── Supplied information ──

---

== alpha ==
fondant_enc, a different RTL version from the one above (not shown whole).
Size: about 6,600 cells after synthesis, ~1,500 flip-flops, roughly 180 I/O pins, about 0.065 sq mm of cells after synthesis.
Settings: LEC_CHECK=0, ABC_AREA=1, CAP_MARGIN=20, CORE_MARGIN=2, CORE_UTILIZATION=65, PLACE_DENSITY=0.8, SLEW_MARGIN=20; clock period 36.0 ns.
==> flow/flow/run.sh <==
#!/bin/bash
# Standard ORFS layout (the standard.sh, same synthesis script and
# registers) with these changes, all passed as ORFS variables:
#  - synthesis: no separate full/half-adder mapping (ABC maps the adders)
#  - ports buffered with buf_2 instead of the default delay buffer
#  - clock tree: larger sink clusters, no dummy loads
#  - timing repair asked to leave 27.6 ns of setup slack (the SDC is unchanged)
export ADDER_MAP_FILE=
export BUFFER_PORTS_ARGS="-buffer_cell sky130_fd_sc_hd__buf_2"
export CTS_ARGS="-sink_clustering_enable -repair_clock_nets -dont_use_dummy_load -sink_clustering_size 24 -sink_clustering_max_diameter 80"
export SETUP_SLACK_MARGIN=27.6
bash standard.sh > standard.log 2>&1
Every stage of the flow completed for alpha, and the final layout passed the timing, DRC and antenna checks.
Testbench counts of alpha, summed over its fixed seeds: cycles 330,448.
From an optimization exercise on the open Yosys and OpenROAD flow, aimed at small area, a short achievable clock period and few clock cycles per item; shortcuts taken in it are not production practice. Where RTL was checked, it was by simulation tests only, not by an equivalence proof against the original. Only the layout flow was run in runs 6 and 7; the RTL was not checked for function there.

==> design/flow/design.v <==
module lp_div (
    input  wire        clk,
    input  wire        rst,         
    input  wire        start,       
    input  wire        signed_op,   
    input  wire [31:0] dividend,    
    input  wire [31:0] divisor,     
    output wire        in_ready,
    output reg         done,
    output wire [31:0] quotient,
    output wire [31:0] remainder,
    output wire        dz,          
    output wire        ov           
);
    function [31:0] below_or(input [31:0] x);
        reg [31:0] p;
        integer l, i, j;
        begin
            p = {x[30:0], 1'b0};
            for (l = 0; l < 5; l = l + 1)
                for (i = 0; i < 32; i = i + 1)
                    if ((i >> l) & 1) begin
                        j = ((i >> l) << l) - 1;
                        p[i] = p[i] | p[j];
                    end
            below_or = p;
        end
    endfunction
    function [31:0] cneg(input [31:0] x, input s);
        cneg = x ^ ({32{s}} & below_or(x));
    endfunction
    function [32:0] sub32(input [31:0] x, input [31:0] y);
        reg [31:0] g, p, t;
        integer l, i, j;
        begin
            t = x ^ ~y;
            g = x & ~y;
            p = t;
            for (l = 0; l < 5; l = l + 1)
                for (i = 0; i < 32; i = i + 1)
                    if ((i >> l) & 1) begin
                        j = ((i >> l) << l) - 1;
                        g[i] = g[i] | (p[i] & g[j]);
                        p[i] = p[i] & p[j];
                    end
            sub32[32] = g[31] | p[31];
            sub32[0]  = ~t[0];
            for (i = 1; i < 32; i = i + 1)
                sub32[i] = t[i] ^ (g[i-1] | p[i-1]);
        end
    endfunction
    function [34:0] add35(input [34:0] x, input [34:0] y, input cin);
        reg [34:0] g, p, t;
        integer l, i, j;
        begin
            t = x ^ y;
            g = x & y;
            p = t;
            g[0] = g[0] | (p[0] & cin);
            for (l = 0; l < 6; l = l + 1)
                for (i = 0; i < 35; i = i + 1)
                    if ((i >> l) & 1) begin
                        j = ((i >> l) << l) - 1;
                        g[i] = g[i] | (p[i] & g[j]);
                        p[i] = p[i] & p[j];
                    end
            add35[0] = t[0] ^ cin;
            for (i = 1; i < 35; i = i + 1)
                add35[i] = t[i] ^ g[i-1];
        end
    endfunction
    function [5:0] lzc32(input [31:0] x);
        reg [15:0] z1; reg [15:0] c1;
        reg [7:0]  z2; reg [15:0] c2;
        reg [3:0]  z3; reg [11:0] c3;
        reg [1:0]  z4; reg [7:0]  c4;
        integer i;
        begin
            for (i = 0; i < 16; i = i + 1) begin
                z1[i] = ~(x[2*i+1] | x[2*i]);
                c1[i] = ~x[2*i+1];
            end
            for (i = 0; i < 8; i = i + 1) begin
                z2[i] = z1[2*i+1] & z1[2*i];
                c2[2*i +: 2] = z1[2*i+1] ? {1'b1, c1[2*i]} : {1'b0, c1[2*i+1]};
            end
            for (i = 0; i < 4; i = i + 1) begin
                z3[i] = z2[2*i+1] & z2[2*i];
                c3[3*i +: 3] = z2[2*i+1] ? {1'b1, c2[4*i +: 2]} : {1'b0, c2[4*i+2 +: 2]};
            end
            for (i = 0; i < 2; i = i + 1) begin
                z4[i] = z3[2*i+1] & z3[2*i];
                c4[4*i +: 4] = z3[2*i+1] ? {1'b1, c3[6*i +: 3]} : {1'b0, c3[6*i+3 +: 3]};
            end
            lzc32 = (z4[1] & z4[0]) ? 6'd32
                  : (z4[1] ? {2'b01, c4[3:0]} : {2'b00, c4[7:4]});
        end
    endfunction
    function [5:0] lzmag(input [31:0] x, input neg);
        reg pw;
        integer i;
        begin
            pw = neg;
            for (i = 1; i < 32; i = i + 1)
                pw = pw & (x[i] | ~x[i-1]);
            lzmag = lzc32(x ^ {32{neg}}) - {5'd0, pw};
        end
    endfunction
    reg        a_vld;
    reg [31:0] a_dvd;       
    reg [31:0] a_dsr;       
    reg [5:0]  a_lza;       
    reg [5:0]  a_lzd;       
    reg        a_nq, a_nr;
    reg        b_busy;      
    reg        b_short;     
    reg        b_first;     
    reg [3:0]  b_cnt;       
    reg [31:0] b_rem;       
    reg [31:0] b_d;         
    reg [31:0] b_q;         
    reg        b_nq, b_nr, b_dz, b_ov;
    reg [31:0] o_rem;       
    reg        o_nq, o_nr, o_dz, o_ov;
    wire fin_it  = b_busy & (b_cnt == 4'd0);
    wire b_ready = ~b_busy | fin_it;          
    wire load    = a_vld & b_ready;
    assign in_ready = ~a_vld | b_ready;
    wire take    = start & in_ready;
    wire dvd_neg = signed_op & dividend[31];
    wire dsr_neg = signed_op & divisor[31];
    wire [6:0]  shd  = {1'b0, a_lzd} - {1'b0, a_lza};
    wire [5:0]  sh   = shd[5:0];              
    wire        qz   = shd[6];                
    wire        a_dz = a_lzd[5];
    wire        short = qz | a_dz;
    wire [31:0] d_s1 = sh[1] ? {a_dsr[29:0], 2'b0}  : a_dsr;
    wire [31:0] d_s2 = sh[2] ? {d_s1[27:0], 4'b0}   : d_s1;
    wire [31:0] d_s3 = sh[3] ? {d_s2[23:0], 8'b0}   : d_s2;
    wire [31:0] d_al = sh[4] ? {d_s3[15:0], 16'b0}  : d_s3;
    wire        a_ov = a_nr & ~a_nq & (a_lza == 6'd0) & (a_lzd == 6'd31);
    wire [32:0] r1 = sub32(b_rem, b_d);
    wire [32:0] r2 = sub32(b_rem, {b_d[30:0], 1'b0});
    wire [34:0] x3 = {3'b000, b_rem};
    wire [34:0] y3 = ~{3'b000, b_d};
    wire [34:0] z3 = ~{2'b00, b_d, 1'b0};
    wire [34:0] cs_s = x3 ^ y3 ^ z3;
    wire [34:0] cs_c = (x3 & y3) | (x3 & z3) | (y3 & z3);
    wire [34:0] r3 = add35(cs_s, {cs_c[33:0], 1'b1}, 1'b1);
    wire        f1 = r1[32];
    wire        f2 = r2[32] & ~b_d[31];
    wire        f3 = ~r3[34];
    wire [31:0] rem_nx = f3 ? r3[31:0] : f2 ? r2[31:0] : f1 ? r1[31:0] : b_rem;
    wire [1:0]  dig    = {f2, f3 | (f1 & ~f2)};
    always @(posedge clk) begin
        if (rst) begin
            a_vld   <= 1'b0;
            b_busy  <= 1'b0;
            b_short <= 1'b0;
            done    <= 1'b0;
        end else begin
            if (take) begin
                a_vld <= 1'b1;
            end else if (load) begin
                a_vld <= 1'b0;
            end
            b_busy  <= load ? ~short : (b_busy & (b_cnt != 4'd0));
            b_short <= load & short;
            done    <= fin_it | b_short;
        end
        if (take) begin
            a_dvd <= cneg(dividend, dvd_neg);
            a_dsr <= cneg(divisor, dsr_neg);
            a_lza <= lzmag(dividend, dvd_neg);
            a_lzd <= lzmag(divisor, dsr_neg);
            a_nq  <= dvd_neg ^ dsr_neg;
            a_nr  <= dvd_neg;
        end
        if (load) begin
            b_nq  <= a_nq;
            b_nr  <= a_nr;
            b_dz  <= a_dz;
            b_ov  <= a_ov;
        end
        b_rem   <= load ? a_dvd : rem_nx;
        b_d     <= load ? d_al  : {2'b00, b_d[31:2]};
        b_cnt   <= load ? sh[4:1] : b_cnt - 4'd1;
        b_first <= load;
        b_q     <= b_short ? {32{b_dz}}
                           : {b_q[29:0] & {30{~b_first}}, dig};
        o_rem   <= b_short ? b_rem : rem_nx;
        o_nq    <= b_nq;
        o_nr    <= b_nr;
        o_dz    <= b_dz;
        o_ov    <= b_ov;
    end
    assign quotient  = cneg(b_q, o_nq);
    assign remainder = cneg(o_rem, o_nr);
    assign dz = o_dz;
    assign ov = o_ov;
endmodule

───

What is expected
What you give back should be exactly the lines of the data above from the line with "Size: about 6,600" through the line with "Every stage of", both of those included, and nothing more.

Response
Size: about 6,600 cells after synthesis, ~1,500 flip-flops, roughly 180 I/O pins, about 0.065 sq mm of cells after synthesis.
Settings: LEC_CHECK=0, ABC_AREA=1, CAP_MARGIN=20, CORE_MARGIN=2, CORE_UTILIZATION=65, PLACE_DENSITY=0.8, SLEW_MARGIN=20; clock period 36.0 ns.
==> flow/flow/run.sh <==
#!/bin/bash
# Standard ORFS layout (the standard.sh, same synthesis script and
# registers) with these changes, all passed as ORFS variables:
#  - synthesis: no separate full/half-adder mapping (ABC maps the adders)
#  - ports buffered with buf_2 instead of the default delay buffer
#  - clock tree: larger sink clusters, no dummy loads
#  - timing repair asked to leave 27.6 ns of setup slack (the SDC is unchanged)
export ADDER_MAP_FILE=
export BUFFER_PORTS_ARGS="-buffer_cell sky130_fd_sc_hd__buf_2"
export CTS_ARGS="-sink_clustering_enable -repair_clock_nets -dont_use_dummy_load -sink_clustering_size 24 -sink_clustering_max_diameter 80"
export SETUP_SLACK_MARGIN=27.6
bash standard.sh > standard.log 2>&1
Every stage of the flow completed for alpha, and the final layout passed the timing, DRC and antenna checks.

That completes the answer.